--- AVAILABLE DATA Enclosed Below ---

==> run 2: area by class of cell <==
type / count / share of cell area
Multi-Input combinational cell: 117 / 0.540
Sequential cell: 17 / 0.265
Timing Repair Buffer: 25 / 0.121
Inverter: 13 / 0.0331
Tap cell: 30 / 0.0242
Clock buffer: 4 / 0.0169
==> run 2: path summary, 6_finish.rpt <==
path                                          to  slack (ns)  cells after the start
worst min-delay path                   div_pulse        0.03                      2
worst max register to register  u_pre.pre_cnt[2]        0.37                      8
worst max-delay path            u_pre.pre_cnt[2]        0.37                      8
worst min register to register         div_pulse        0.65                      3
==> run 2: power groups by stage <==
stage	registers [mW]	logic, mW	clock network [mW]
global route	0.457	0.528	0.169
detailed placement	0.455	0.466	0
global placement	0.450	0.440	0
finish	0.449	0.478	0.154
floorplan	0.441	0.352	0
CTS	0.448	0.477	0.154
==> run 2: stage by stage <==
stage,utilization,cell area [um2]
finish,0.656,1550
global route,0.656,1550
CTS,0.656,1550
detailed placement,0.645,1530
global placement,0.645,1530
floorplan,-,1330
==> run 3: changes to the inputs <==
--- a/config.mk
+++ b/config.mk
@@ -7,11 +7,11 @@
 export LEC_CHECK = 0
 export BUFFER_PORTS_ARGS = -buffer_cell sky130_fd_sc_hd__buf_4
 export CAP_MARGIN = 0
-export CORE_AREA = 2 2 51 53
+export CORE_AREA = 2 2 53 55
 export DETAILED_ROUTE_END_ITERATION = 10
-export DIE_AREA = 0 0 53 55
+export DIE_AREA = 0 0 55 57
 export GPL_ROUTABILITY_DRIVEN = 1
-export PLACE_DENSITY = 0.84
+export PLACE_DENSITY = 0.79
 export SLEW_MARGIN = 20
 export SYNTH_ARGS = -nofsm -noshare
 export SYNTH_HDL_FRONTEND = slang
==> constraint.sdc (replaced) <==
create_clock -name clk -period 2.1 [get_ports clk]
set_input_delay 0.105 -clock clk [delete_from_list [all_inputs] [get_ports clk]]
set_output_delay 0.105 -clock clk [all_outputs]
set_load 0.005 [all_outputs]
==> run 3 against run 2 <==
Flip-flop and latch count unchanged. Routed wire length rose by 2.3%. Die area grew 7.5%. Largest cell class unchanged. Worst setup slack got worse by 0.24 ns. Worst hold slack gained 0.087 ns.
File: src/rtl/sxf_pkg.sv
package sxf_pkg;
  localparam int unsigned ADDR_W = 3;

  typedef enum logic [ADDR_W-1:0] {
    A_COND = 3'd0,
    A_RISE = 3'd1,
    A_FALL = 3'd2,
    A_EVT  = 3'd3,
    A_ENA  = 3'd4
  } sxf_addr_e;
endpackage

File: src/rtl/sxf_edge_filter.sv
module sxf_edge_filter #(
  parameter int unsigned W = 16
) (
  input  logic         clk_i,
  input  logic         rst_ni,
  input  logic [W-1:0] cond_i,
  input  logic [W-1:0] rise_en_i,
  input  logic [W-1:0] fall_en_i,
  output logic [W-1:0] cond_q_o,
  output logic [W-1:0] hit_o
);
  logic [W-1:0] cond_q;

  always_ff @(posedge clk_i or negedge rst_ni) begin
    if (!rst_ni) cond_q <= '0;
    else         cond_q <= cond_i;
  end

  for (genvar b = 0; b < W; b++) begin : g_bit
    logic rose, fell;
    assign rose     = cond_i[b] & ~cond_q[b];
    assign fell     = ~cond_i[b] & cond_q[b];
    assign hit_o[b] = (rose & rise_en_i[b]) | (fell & fall_en_i[b]);
  end

  assign cond_q_o = cond_q;
endmodule

File: src/rtl/sxf_event_latch.sv
module sxf_event_latch #(
  parameter int unsigned W = 16
) (
  input  logic         clk_i,
  input  logic         rst_ni,
  input  logic [W-1:0] set_i,
  input  logic         clr_i,
  output logic [W-1:0] evt_o
);
  logic [W-1:0] evt_q;

  // a set in the clear cycle wins over the clear
  always_ff @(posedge clk_i or negedge rst_ni) begin
    if (!rst_ni)    evt_q <= '0;
    else if (clr_i) evt_q <= set_i;
    else            evt_q <= evt_q | set_i;
  end

  assign evt_o = evt_q;
endmodule

File: src/rtl/sxf_regfile.sv
module sxf_regfile
  import sxf_pkg::*;
#(
  parameter int unsigned W = 16
) (
  input  logic              clk_i,
  input  logic              rst_ni,
  input  logic              wr_i,
  input  logic [ADDR_W-1:0] addr_i,
  input  logic [W-1:0]      wdata_i,
  output logic [W-1:0]      rise_o,
  output logic [W-1:0]      fall_o,
  output logic [W-1:0]      ena_o
);
  localparam int unsigned NREG = 3;
  localparam logic [ADDR_W-1:0] REG_ADDR [NREG] = '{A_RISE, A_FALL, A_ENA};

  logic [W-1:0] reg_q [NREG];

  for (genvar i = 0; i < NREG; i++) begin : g_reg
    always_ff @(posedge clk_i or negedge rst_ni) begin
      if (!rst_ni)                            reg_q[i] <= '0;
      else if (wr_i && addr_i == REG_ADDR[i]) reg_q[i] <= wdata_i;
    end
  end

  assign rise_o = reg_q[0];
  assign fall_o = reg_q[1];
  assign ena_o  = reg_q[2];
endmodule

File: src/rtl/status_xfilt_group.sv
module status_xfilt_group
  import sxf_pkg::*;
#(
  parameter int unsigned W = 16
) (
  input  logic              clk_i,
  input  logic              rst_ni,
  input  logic [W-1:0]      status_i,
  input  logic              req_i,
  input  logic              we_i,
  input  logic [ADDR_W-1:0] addr_i,
  input  logic [W-1:0]      wdata_i,
  output logic [W-1:0]      rdata_o,
  output logic              summary_o
);
  logic [W-1:0] cond_q, rise_q, fall_q, ena_q, evt_q, hit;
  logic         rd, rd_evt;

  assign rd     = req_i & ~we_i;
  assign rd_evt = rd & (addr_i == A_EVT);

  sxf_regfile #(.W(W)) u_regs (
    .clk_i  (clk_i),
    .rst_ni (rst_ni),
    .wr_i   (req_i & we_i),
    .addr_i (addr_i),
    .wdata_i(wdata_i),
    .rise_o (rise_q),
    .fall_o (fall_q),
    .ena_o  (ena_q)
  );

  sxf_edge_filter #(.W(W)) u_filt (
    .clk_i    (clk_i),
    .rst_ni   (rst_ni),
    .cond_i   (status_i),
    .rise_en_i(rise_q),
    .fall_en_i(fall_q),
    .cond_q_o (cond_q),
    .hit_o    (hit)
  );

  sxf_event_latch #(.W(W)) u_evt (
    .clk_i (clk_i),
    .rst_ni(rst_ni),
    .set_i (hit),
    .clr_i (rd_evt),
    .evt_o (evt_q)
  );

  always_comb begin
    rdata_o = '0;
    if (rd) begin
      unique case (addr_i)
        A_COND:  rdata_o = status_i;
        A_RISE:  rdata_o = rise_q;
        A_FALL:  rdata_o = fall_q;
        A_EVT:   rdata_o = evt_q;
        A_ENA:   rdata_o = ena_q;
        default: rdata_o = '0;
      endcase
    end
  end

  assign summary_o = |(evt_q & ena_q);
endmodule

File: config.mk
export PLATFORM = sky130hd
export DESIGN_NAME = status_xfilt_group
export DESIGN_NICKNAME = d
export VERILOG_FILES = /design/src/rtl/sxf_pkg.sv /design/src/rtl/sxf_edge_filter.sv /design/src/rtl/sxf_event_latch.sv /design/src/rtl/sxf_regfile.sv /design/src/rtl/status_xfilt_group.sv
export SDC_FILE = /design/constraint.sdc
export NUM_CORES = 1
export LEC_CHECK = 0
export ABC_CLOCK_PERIOD_IN_PS = 1700
export BUFFER_PORTS_ARGS = -buffer_cell sky130_fd_sc_hd__buf_2
export CORE_MARGIN = 2
export CORE_UTILIZATION = 55
export CTS_BUF_LIST = sky130_fd_sc_hd__clkbuf_2
export DETAILED_ROUTE_END_ITERATION = 8
export GPL_TIMING_DRIVEN = 0
export PLACE_DENSITY = 0.87
export SLEW_MARGIN = 5
export SYNTH_ARGS = -nofsm -noshare
export SYNTH_HDL_FRONTEND = slang
export SYNTH_SLANG_ARGS = --single-unit
File: constraint.sdc
create_clock -name clk_i -period 1.7 [get_ports clk_i]
set_input_delay 0.17 -clock clk_i [delete_from_list [all_inputs] [get_ports clk_i]]
set_output_delay 0.17 -clock clk_i [all_outputs]
set_load 0.05 [all_outputs]
==> results of run 1 <==
==> cell families (layout without fill, tap and decap cells) <==
family,count (synthesis),count (layout),share of synthesized area (%)
AOI/OAI and AO/OA,73,73,14.51
muxes,64,64,19.53
DFF,80,80,54.26
buffers and inverters,32,154,4.306
and+or+nand+nor,43,43,7.393
==> metal layers <==
layer	GRT usage, %	up-vias
li1	-	1339
met4	12.55	0
met3	6.737	46
met5	0	-
met1	35.21	1617
met2	45.88	187
==> cells in the final DEF, fill, tap and decap left out, types with 4 or more instances in the layout <==
cell type      count
nand3b_1          16
a22oi_2           15
a21oi_2           16
o221ai_1          16
dfrtp_1           80
inv_1             16
buf_6             20
mux2_4            14
a22o_1             4
buf_2             41
mux2_1            30
mux2_2            20
dlygate4sd3_1     33
nand2_1           16
clkbuf_2          13
a22oi_1           17
buf_4             25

--- End of Enclosed AVAILABLE DATA ---

→ TASK STATEMENT
In the listing above, the lines from the one containing "type / count / share of cell area" through the one containing "DIE_AREA = 0 0 55 57" must be set down exactly, with no other lines.

→ EXPECTED ANSWER
type / count / share of cell area
Multi-Input combinational cell: 117 / 0.540
Sequential cell: 17 / 0.265
Timing Repair Buffer: 25 / 0.121
Inverter: 13 / 0.0331
Tap cell: 30 / 0.0242
Clock buffer: 4 / 0.0169
==> run 2: path summary, 6_finish.rpt <==
path                                          to  slack (ns)  cells after the start
worst min-delay path                   div_pulse        0.03                      2
worst max register to register  u_pre.pre_cnt[2]        0.37                      8
worst max-delay path            u_pre.pre_cnt[2]        0.37                      8
worst min register to register         div_pulse        0.65                      3
==> run 2: power groups by stage <==
stage	registers [mW]	logic, mW	clock network [mW]
global route	0.457	0.528	0.169
detailed placement	0.455	0.466	0
global placement	0.450	0.440	0
finish	0.449	0.478	0.154
floorplan	0.441	0.352	0
CTS	0.448	0.477	0.154
==> run 2: stage by stage <==
stage,utilization,cell area [um2]
finish,0.656,1550
global route,0.656,1550
CTS,0.656,1550
detailed placement,0.645,1530
global placement,0.645,1530
floorplan,-,1330
==> run 3: changes to the inputs <==
--- a/config.mk
+++ b/config.mk
@@ -7,11 +7,11 @@
 export LEC_CHECK = 0
 export BUFFER_PORTS_ARGS = -buffer_cell sky130_fd_sc_hd__buf_4
 export CAP_MARGIN = 0
-export CORE_AREA = 2 2 51 53
+export CORE_AREA = 2 2 53 55
 export DETAILED_ROUTE_END_ITERATION = 10
-export DIE_AREA = 0 0 53 55
+export DIE_AREA = 0 0 55 57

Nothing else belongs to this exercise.